拓途視点【その23】 なつのダークサイド
「どうした? いつもと違うけど」
俺は訊いたんだ。
そしたらいきなり、なつが俺のスウェットパンツの尻のへんを顔にガバッと当てた。
「これ、拓途の匂いする!」
えええ! 俺の匂いをかいでんの? すんすん鼻息が聞こえるし。

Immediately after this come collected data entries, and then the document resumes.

From an optimization exercise on the open Yosys and OpenROAD flow, aimed at a short achievable clock period and few clock cycles; shortcuts taken in it are not production practice. Only the layout flow was run in this run; the RTL was not checked for function there. The clock cells of this run come from the design's own scripts or RTL, not from TritonCTS. The clock port is modelled as an ideal driver, which makes a skipped or thinned clock tree look cheaper than it is; a real chip needs a root buffer or a tree. Power figures rest on the tool's default switching activity, not on a simulated workload.

--- flow/constraint.sdc ---
create_clock -name core_clock -period 4.2 [get_ports {clk}]
set_input_delay 0.8400 -clock core_clock [delete_from_list [all_inputs] [get_ports {clk}]]
set_output_delay 0.8400 -clock core_clock [all_outputs]
set_load 0.01 [all_outputs]
--- flow/design.v ---
package update_sched_pkg;
  typedef enum logic {
    OP_ADD = 1'b0,
    OP_DEL = 1'b1
  } op_e;
  typedef enum logic [1:0] {
    IDLE,
    STREAM,
    WAIT
  } state_e;
  localparam int unsigned POS_W    = 18;
  localparam int unsigned FEAT_LEN = 9;
  typedef struct packed {
    op_e              op;
    logic [POS_W-1:0] pos;
  } cmd_t;
  localparam int unsigned BEAT_W = $clog2(FEAT_LEN + 1);
endpackage
This is an optimization exercise on Yosys and OpenROAD, whose aim is small area, a short achievable clock period and few clock cycles per item, not a production implementation. Only simulation tests tie the RTL to the original design; equivalence was not proved.

## Q
==> flow/design.v (excerpt) <==
module nch_complex_square
#(
    parameter int WIDTH = 16,
    parameter int NCH   = 4,
    parameter int FRAC  = 14
) (
    input  logic                 clk,
    input  logic                 rst,
    input  logic [NCH*WIDTH-1:0] inReal,
    input  logic [NCH*WIDTH-1:0] inImag,
    input  logic                 inMode,
    input  logic                 inValid,
    output logic                 inReady,
    output logic [NCH*WIDTH-1:0] outReal,
    output logic [NCH*WIDTH-1:0] outImag,
    output logic                 outValid,
    input  logic                 outReady,
    output logic [NCH-1:0]       satFlag
);
Size: roughly 6800 cells after synthesis, about 720 flip-flops, roughly 270 I/O pins, roughly 0.080 mm2 of cells after synthesis.
clock: 9.0 ns
lec_check: 0
cap_margin: 20
core_margin: 2
core_utilization: 40
setup_slack_margin: 4.85
slew_margin: 20
standard.sh (not shown) runs the stock make flow with config.mk's settings and CLKGATE_MAP_FILE= SYNTH_SCRIPT=/design/flow/synth_recipe.tcl, a recipe that flattens the netlist after the stock synthesis.
==> flow/flow/run.sh <==
#!/bin/bash
# Layout flow: the standard layout, with two changes:
# - synthesis: the coarse-to-fine synth step runs without its quick ABC pass,
#   so that extract_fa sees the design's full adders as written (the ABC pass
#   rewrites their polarity and leaves inverters between adders). The final
#   ABC mapping, the flip-flop mapping and the rest are the standard ones.
# - placement: every input and output port still gets its buffer, but a plain
#   buf_1 (resized later where timing needs it) instead of the delay cell
#   clkdlybuf4s50_1 that buffer_ports picks by default.
set -euo pipefail
work=$(pwd)
# The synthesis script: the standard flow's own, with its synth wrapper adding -noabc to
# the "fine:" run only.
sed '1s/.*/proc synth {args} { if {[lsearch -exact $args "fine:"] >= 0} { yosys synth -nofsm -noshare -noabc {*}$args } else { yosys synth -nofsm -noshare {*}$args } }/' \
  "$work/synth_recipe.tcl" > "$work/noabc_synth.tcl"
grep -q 'noabc' "$work/noabc_synth.tcl"
sed "s#/synth_recipe.tcl#/noabc_synth.tcl#" "$work/standard.sh" > "$work/noabc_standard.sh"
grep -q 'noabc_synth.tcl' "$work/noabc_standard.sh"
bash "$work/noabc_standard.sh" "BUFFER_PORTS_ARGS=-buffer_cell sky130_fd_sc_hd__buf_1" finish > "$work/flow_make.log" 2>&1
Testbench counts of Q, summed over its fixed seeds: cycles 12,024, items 12,000.
Relative to Q, the following input files were edited for S:
# Q
export LEC_CHECK = 0
export CAP_MARGIN = 20
export CORE_MARGIN = 2
export CORE_UTILIZATION = 40
export SETUP_SLACK_MARGIN = 4.85
export SLEW_MARGIN = 20
create_clock -name core_clock -period 9.0 [get_ports {clk}]
# S
export LEC_CHECK = 0
export CAP_MARGIN = 20
export CORE_MARGIN = 2
export CORE_UTILIZATION = 40
export SETUP_SLACK_MARGIN = 4.85
export SLEW_MARGIN = 20
export TNS_END_PERCENT = 0
create_clock -name core_clock -period 9.0 [get_ports {clk}]
## What came out
Q | stages: all done | timing, DRC, antenna: all pass. Having completed the whole flow, S delivered a layout that passed the timing, DRC and antenna checks. S ended up with a lower maximum clock frequency than Q did. Layout-stage area growth over the synthesis result ends up higher on Q. Run comparison: Q uppermost signal routing layer after detailed routing met5; S uppermost signal routing layer after detailed routing met4. On wire length, S and Q are basically level.

========
Another version of the RTL of nch_complex_square (not shown whole).
Size: roughly 6700 cells after synthesis, about 630 flip-flops, ~270 I/O pins, roughly 77000 um^2 of cells after synthesis.
clock: 9.0 ns
lec_check: 0
cap_margin: 20
core_margin: 2
core_utilization: 40
setup_slack_margin: 4.85
slew_margin: 20
Scripts as last shown in full above: flow/flow/run.sh
Testbench counts at the start, summed over its fixed seeds: cycles 12,024, items 12,000.
Edit:
--- a/flow/config.mk
+++ b/flow/config.mk
@@ -10,3 +10,4 @@
 export CORE_UTILIZATION = 40
-export SETUP_SLACK_MARGIN = 4.85
+export SETUP_SLACK_MARGIN = 5.0
 export SLEW_MARGIN = 20
+export TNS_END_PERCENT = 0
Effect: Via count fell by 0.89%. Non-clock buffer count drops by 76. Flip-flop and latch count is unchanged. Wire length shrinks by 3.3%.
Edit:
--- a/flow/config.mk
+++ b/flow/config.mk
@@ -10,3 +10,3 @@
 export CORE_UTILIZATION = 40
-export SETUP_SLACK_MARGIN = 5.0
+export SETUP_SLACK_MARGIN = 4.85
 export SLEW_MARGIN = 20
Effect:
- global-route usage shrinks by 0.29 points
- design area barely changes
- synthesized area is unchanged
- sequential share of layout area barely changes

==> re-timing with driven ports <==
No port has a modelled driver above. Below, the same layouts with a new extraction and two added sets of constraints. Step 1 (the two cells are an assumption about what drives the block):
set clk [get_ports {clk}]
set_driving_cell -lib_cell sky130_fd_sc_hd__clkbuf_16 $clk
set_driving_cell -lib_cell sky130_fd_sc_hd__buf_2 [delete_from_list [all_inputs] $clk]
Step 2 moves the port delays by t, midway between the first and last clock arrival at a register: inputs arrive t later, outputs are due t later. That takes back most of the time a late clock gives input paths. Three values: no drivers, after step 1, after step 2; two values: the first two.
run	t, ns	slack for setup (ns)	clock arrival spread, ns
Q	0.793	4.928 / 4.905 / 4.250	0.042 / 0.042
S	0.806	4.714 / 4.690 / 4.071	0.042 / 0.042
the first run of note 2	0.813	4.831 / 4.790 / 4.437	0.041 / 0.042
the second run of note 2	0.811	4.781 / 4.743 / 4.536	0.045 / 0.045
the third run of note 2	0.806	4.731 / 4.710 / 4.432	0.044 / 0.044
After both steps every run listed still meets setup and hold. The setup slack of Q, which loses most, moves by -0.023 ns with the drivers and by -0.678 ns with both steps.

あの……何してんっすか?
「いつもの私っぽくないよね。変でしょ」
なつは、鼻すんすんいわせながら、俺に訊く。
女も、男と同じよーなヘンタイ行為をするのか? みんなけっこう普通にやるもんなの? なつはめっちゃ開き直ってるし。
それともまさか、昨日の酒がまだ抜けてなくて、ぶっ壊れてるだけ? 酔っぱらうとダークサイドに転じるとか、そういう感じの人だったりする? ゆうべチューハイ飲んでたときも、ケタケタ笑いまくって、ノリがおかしかったし。
「いや、ヘンってゆーか……なつがそういうキャラだったのが、ちょっとびっくりした」
俺は、反応に困ったけど、とにかく返事する。
でもさ。俺もヘンタイだし、人のこと言えねーか。
じつは俺、1回、姉のサツキの白いショートパンツを脱衣カゴからくすねて、匂いかいだことあるんだ。それで、漫画の雑誌のグラビア見つつ、エロいこといっぱい想像して……。やったのは、1回だけ。そのあとしばらく、サツキの顔まともに見れなくて困ったもんな。俺、ヘンタイだ、人間として終わってるって、めっちゃ落ち込んだ。
ゆうべも、酔っぱらって寝てるなつ相手に、エロいことやらかした。ベロチューとか、おっぱいの上で、トランポリン的なこともやりまくったし。
「こういう私、おかしいかな? いつもみたいに、地味にしてた方がいい?」
なつが訊いてくるから、俺はあわてて首を横に振る。
気にすんな! 俺らふたりとも、ヘンタイじゃん! いーよいーよ、お互いに許し合おーぜ。なんか、めっちゃ元気出た。